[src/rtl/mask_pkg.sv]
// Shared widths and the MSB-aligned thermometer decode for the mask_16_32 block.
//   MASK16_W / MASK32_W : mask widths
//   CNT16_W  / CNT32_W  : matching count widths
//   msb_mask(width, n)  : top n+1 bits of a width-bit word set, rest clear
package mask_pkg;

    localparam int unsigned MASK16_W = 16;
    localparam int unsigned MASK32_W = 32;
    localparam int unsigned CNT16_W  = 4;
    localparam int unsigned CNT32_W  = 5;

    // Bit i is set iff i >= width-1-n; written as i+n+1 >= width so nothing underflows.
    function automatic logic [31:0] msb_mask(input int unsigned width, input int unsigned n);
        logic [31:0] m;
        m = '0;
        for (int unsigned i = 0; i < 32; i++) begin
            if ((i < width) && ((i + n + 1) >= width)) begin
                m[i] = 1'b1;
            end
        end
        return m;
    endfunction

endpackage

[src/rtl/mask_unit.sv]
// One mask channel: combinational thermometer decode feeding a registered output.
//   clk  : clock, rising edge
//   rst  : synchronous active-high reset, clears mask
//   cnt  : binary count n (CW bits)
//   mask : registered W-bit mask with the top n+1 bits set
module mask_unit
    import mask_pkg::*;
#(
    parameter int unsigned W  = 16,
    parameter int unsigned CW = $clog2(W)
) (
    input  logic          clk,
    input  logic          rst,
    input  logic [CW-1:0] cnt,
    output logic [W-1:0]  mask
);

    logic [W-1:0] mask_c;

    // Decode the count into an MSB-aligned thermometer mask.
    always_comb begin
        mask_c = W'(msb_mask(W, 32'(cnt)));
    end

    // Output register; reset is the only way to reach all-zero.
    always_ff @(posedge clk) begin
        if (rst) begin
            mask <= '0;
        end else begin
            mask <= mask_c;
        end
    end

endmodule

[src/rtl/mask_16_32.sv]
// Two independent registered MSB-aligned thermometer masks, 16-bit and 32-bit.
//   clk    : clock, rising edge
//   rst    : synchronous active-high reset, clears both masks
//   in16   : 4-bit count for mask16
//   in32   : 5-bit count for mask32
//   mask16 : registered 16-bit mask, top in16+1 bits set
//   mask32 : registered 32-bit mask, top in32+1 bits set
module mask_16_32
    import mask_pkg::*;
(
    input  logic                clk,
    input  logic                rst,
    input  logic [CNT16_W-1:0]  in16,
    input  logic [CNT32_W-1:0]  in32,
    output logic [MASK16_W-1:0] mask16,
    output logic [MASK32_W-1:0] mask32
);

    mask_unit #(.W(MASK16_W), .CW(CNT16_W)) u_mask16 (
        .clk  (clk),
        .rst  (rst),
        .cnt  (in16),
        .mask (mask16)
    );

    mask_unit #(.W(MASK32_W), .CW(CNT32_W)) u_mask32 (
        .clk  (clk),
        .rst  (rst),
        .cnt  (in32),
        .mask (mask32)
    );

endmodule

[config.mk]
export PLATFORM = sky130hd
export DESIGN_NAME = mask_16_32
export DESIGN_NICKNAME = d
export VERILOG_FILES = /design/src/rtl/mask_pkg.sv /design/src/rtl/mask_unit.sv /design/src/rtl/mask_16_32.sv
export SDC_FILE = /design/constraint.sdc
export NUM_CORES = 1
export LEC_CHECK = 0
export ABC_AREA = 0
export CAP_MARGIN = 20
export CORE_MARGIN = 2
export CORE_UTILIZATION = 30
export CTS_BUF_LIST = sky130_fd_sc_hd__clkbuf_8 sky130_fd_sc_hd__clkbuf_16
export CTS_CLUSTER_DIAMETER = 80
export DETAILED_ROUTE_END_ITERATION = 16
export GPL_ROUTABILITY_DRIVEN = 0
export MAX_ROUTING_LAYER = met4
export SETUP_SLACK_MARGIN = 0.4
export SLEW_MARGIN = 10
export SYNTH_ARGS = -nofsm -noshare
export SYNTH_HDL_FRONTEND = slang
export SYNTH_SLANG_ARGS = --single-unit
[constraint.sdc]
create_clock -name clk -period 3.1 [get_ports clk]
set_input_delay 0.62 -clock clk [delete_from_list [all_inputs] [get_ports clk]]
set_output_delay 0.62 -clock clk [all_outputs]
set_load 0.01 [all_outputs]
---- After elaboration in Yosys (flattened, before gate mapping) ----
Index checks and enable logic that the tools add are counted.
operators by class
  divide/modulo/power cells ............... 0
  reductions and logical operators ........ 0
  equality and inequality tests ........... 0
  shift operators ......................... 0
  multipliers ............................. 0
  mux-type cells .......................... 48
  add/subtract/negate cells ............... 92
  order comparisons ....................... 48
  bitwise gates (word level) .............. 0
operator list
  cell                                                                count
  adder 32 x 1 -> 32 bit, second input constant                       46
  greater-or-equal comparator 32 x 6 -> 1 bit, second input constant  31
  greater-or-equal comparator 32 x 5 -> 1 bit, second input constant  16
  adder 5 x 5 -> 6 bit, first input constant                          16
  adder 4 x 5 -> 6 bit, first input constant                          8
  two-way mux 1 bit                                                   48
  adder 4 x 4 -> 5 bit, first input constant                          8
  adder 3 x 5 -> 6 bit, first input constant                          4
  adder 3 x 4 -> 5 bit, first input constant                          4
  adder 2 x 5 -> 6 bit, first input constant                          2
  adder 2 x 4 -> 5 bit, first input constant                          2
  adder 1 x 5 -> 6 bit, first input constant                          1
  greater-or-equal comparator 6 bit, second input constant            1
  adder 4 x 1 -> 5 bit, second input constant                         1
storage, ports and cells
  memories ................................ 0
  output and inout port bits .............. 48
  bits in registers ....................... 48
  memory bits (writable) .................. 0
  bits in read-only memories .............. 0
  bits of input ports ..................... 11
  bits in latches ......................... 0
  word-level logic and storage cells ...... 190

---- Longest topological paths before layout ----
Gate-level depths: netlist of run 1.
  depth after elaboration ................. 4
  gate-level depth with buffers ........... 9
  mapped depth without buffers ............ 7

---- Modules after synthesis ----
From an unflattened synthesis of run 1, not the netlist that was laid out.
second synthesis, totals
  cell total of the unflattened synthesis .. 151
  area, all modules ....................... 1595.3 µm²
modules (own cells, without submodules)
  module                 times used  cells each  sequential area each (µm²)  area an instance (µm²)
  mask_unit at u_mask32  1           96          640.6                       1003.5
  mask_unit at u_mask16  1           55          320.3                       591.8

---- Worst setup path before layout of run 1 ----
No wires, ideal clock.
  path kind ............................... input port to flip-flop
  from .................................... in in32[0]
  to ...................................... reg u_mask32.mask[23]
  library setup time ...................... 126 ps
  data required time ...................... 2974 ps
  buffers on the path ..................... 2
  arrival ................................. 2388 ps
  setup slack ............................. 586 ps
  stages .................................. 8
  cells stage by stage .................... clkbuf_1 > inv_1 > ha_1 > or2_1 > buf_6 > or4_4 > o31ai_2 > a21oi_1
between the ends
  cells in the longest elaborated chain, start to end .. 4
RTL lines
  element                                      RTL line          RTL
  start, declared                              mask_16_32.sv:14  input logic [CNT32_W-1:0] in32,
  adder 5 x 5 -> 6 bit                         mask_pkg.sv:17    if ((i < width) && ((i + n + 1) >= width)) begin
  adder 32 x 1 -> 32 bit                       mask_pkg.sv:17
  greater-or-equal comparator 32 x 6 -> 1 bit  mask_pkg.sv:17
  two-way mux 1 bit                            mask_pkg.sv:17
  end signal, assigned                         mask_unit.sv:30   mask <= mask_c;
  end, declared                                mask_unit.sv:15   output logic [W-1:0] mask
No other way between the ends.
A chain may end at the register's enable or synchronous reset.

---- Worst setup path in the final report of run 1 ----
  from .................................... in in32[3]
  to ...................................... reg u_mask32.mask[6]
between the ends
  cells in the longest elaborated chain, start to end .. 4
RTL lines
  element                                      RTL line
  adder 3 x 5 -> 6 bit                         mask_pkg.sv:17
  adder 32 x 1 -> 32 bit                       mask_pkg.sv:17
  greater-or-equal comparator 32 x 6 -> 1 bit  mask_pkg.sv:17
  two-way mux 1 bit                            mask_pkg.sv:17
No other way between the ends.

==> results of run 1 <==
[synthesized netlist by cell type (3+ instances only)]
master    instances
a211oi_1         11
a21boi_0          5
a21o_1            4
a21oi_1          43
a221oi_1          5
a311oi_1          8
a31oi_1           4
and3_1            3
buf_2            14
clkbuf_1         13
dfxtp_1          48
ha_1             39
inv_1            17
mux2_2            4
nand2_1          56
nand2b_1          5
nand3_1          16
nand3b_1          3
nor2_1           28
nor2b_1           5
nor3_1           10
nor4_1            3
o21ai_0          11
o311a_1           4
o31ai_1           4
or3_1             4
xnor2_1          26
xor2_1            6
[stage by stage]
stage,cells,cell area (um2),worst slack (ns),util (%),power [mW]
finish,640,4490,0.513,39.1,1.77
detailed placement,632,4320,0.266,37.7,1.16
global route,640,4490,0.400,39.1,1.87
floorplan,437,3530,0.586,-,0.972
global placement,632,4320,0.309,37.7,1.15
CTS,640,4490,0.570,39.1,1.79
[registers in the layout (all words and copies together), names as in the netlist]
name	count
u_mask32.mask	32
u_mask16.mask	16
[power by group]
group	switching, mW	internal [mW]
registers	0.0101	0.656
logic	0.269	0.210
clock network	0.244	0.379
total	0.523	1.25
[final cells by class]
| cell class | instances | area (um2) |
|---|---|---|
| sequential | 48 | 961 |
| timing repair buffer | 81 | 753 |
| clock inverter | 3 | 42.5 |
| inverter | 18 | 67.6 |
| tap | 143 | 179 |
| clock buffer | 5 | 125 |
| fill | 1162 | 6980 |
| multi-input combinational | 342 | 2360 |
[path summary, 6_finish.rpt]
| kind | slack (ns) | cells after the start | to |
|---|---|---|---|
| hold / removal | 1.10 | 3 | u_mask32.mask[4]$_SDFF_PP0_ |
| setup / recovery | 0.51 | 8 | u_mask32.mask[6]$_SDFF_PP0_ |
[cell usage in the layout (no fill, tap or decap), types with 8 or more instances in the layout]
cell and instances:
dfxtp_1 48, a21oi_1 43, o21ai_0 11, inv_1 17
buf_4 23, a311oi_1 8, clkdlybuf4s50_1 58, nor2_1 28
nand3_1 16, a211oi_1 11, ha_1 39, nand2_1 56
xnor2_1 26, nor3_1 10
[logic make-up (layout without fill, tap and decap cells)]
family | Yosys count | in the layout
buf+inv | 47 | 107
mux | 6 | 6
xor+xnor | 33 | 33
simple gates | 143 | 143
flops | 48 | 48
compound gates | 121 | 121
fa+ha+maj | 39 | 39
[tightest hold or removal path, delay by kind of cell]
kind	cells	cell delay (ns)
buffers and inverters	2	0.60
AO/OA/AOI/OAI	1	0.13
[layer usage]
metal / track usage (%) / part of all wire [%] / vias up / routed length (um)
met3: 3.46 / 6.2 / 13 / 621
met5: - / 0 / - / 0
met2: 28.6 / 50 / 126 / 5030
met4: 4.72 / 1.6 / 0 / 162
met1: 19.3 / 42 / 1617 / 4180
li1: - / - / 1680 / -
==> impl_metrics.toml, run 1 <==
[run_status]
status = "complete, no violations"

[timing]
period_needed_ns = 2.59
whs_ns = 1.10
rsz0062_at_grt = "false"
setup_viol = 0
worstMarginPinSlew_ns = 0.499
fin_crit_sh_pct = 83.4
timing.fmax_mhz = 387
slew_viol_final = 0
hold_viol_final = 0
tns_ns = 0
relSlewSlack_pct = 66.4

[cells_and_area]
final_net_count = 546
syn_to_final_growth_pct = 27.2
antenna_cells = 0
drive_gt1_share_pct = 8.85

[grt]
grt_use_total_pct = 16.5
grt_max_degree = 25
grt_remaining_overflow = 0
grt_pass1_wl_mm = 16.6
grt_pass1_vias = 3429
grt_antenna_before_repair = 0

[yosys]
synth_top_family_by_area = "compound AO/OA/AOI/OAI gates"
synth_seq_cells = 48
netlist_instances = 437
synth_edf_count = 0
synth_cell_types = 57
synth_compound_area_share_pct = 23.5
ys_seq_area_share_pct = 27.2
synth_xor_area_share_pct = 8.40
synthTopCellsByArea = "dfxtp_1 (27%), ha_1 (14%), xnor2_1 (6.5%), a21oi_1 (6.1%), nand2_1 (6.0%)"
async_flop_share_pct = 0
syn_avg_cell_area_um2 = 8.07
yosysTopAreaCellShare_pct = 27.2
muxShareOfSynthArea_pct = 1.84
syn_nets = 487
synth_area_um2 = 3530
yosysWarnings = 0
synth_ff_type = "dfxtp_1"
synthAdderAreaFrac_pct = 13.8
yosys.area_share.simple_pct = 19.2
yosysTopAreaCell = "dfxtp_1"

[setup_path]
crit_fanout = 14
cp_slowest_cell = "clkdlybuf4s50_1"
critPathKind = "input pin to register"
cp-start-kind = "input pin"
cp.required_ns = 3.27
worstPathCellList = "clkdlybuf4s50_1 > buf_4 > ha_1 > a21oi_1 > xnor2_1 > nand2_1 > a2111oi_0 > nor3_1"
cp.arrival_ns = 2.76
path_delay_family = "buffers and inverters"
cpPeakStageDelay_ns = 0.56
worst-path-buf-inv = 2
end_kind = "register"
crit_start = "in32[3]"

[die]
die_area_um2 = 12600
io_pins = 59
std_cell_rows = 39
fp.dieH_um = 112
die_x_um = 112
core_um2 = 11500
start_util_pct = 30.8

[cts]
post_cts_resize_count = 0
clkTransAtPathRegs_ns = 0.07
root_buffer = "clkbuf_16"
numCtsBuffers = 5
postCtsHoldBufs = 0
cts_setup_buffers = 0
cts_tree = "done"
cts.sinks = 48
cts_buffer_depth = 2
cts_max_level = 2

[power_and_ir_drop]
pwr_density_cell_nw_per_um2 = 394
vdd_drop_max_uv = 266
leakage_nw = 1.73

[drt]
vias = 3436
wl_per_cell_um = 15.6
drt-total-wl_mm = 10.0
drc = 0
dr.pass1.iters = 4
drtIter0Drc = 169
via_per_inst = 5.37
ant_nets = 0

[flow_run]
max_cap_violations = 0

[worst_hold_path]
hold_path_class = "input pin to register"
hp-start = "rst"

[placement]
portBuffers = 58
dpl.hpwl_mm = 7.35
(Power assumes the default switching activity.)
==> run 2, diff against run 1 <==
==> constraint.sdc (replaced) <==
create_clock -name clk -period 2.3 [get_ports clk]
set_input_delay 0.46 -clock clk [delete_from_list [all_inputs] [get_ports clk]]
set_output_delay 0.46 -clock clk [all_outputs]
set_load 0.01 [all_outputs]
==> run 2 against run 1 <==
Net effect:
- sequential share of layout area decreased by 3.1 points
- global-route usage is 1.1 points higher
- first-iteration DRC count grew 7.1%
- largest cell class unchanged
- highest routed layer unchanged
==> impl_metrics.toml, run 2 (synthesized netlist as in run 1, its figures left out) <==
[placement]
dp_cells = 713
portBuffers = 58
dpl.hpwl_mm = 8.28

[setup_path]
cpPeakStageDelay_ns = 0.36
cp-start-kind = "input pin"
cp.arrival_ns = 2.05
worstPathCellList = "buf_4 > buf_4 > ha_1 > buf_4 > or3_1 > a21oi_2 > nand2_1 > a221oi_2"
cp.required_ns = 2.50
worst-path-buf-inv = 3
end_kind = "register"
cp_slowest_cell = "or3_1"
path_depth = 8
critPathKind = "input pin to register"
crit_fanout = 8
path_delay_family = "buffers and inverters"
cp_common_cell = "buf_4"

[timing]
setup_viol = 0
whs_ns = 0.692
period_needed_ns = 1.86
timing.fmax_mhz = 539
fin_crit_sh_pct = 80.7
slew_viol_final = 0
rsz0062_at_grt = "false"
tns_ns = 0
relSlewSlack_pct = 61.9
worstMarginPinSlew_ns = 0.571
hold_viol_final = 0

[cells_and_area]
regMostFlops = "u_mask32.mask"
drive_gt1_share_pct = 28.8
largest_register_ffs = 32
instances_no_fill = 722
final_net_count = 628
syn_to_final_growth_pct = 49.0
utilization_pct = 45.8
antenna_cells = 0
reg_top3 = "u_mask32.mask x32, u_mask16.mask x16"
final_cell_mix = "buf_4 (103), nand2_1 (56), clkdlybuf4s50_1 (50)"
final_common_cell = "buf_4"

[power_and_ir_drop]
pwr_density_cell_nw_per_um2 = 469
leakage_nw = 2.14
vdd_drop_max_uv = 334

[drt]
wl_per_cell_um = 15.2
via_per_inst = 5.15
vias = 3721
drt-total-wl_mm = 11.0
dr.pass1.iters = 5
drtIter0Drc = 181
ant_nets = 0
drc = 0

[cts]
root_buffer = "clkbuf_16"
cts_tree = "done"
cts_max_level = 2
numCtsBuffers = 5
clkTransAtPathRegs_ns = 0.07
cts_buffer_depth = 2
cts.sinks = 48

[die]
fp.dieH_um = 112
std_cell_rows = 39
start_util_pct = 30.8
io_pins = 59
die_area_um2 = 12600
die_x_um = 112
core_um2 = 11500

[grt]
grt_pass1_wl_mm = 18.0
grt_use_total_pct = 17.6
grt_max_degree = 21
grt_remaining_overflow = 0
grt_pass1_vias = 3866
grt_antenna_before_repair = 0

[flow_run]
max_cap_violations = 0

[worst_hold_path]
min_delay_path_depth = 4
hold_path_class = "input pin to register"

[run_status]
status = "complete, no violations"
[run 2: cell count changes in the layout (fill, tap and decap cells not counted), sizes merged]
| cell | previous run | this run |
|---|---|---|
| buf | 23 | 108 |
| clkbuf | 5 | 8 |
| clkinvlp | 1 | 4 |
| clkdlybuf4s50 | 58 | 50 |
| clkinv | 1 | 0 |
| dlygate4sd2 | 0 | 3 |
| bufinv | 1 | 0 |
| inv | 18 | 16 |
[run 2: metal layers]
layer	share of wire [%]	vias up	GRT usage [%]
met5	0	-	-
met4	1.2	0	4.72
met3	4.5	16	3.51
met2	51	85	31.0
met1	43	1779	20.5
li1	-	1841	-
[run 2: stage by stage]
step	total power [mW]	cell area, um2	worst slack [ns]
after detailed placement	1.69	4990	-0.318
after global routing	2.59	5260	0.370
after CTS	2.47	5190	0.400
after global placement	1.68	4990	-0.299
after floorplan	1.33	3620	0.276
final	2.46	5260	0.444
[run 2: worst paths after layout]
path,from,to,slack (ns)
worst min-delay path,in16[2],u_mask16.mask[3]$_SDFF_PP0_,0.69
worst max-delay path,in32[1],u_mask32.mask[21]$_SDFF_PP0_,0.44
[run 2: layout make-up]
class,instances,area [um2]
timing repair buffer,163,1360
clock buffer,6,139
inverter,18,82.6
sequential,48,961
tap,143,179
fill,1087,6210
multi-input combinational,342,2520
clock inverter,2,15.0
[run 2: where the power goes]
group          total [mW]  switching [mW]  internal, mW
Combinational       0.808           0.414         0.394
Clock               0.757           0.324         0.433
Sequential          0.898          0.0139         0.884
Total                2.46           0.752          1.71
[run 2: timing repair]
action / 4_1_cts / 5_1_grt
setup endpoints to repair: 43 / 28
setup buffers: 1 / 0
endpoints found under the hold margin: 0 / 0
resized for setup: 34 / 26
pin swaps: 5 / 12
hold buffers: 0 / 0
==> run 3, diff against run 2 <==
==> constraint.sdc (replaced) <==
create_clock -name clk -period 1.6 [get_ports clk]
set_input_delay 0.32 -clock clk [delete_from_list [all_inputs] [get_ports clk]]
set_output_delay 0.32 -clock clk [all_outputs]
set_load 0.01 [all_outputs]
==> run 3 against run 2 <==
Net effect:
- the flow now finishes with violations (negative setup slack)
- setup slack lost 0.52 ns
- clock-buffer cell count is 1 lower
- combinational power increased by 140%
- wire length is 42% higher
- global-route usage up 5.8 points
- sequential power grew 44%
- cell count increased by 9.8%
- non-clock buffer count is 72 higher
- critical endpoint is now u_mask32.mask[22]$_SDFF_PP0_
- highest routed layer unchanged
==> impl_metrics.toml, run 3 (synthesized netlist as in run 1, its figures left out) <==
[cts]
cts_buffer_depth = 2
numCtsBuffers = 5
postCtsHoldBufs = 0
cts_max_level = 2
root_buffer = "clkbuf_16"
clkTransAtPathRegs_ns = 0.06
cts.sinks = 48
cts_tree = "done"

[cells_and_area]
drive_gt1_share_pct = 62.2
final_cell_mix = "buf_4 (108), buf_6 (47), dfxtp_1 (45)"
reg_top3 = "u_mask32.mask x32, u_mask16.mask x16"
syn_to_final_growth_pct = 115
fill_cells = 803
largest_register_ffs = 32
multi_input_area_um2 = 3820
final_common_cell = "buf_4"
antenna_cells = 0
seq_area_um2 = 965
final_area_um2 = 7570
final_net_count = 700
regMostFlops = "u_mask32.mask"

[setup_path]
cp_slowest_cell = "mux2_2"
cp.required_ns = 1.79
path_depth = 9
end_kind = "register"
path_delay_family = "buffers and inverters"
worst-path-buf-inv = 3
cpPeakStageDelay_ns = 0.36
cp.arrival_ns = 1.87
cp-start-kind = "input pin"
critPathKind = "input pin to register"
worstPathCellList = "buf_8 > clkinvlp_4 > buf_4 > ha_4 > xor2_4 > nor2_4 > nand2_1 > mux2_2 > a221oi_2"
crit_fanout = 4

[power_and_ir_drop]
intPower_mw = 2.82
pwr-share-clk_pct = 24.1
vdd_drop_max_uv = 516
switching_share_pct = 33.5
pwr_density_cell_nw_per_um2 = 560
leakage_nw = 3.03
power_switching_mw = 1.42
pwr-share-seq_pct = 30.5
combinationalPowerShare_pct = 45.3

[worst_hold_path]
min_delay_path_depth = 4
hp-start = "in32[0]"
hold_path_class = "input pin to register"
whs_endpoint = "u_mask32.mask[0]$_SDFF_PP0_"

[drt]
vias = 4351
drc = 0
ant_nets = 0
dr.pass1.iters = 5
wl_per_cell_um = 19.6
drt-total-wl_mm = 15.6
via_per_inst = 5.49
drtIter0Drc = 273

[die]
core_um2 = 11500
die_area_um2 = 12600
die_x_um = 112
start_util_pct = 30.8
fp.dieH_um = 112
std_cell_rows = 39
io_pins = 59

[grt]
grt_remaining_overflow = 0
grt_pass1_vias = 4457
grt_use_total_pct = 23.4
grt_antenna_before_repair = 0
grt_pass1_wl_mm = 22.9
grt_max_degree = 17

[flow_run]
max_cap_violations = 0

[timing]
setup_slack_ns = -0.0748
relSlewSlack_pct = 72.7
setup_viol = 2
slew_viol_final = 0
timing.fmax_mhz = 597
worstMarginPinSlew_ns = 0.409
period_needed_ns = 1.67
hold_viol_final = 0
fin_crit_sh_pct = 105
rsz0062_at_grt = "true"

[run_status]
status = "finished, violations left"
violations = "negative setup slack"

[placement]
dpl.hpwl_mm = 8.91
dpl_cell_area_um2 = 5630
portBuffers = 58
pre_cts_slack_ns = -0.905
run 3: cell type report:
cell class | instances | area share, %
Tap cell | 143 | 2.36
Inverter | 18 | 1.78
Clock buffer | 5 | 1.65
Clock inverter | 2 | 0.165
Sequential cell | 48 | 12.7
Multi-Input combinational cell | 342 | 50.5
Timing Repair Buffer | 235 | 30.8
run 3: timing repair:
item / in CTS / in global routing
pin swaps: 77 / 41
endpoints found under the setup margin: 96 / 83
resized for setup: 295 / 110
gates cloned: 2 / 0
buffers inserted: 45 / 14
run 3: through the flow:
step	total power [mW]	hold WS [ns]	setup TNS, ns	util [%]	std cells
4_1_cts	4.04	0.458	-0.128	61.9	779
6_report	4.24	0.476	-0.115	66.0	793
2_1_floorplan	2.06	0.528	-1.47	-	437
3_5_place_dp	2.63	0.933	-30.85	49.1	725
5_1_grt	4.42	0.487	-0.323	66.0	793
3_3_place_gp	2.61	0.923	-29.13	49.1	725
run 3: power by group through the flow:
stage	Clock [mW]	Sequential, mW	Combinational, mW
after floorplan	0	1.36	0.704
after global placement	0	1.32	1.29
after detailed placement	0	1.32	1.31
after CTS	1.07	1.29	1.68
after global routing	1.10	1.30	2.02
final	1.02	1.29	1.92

★ ★ ★

WHAT TO PRODUCE => From the data above, copy every line where "metal" appears.

YOUR RESPONSE =>
metal / track usage (%) / part of all wire [%] / vias up / routed length (um)
[run 2: metal layers]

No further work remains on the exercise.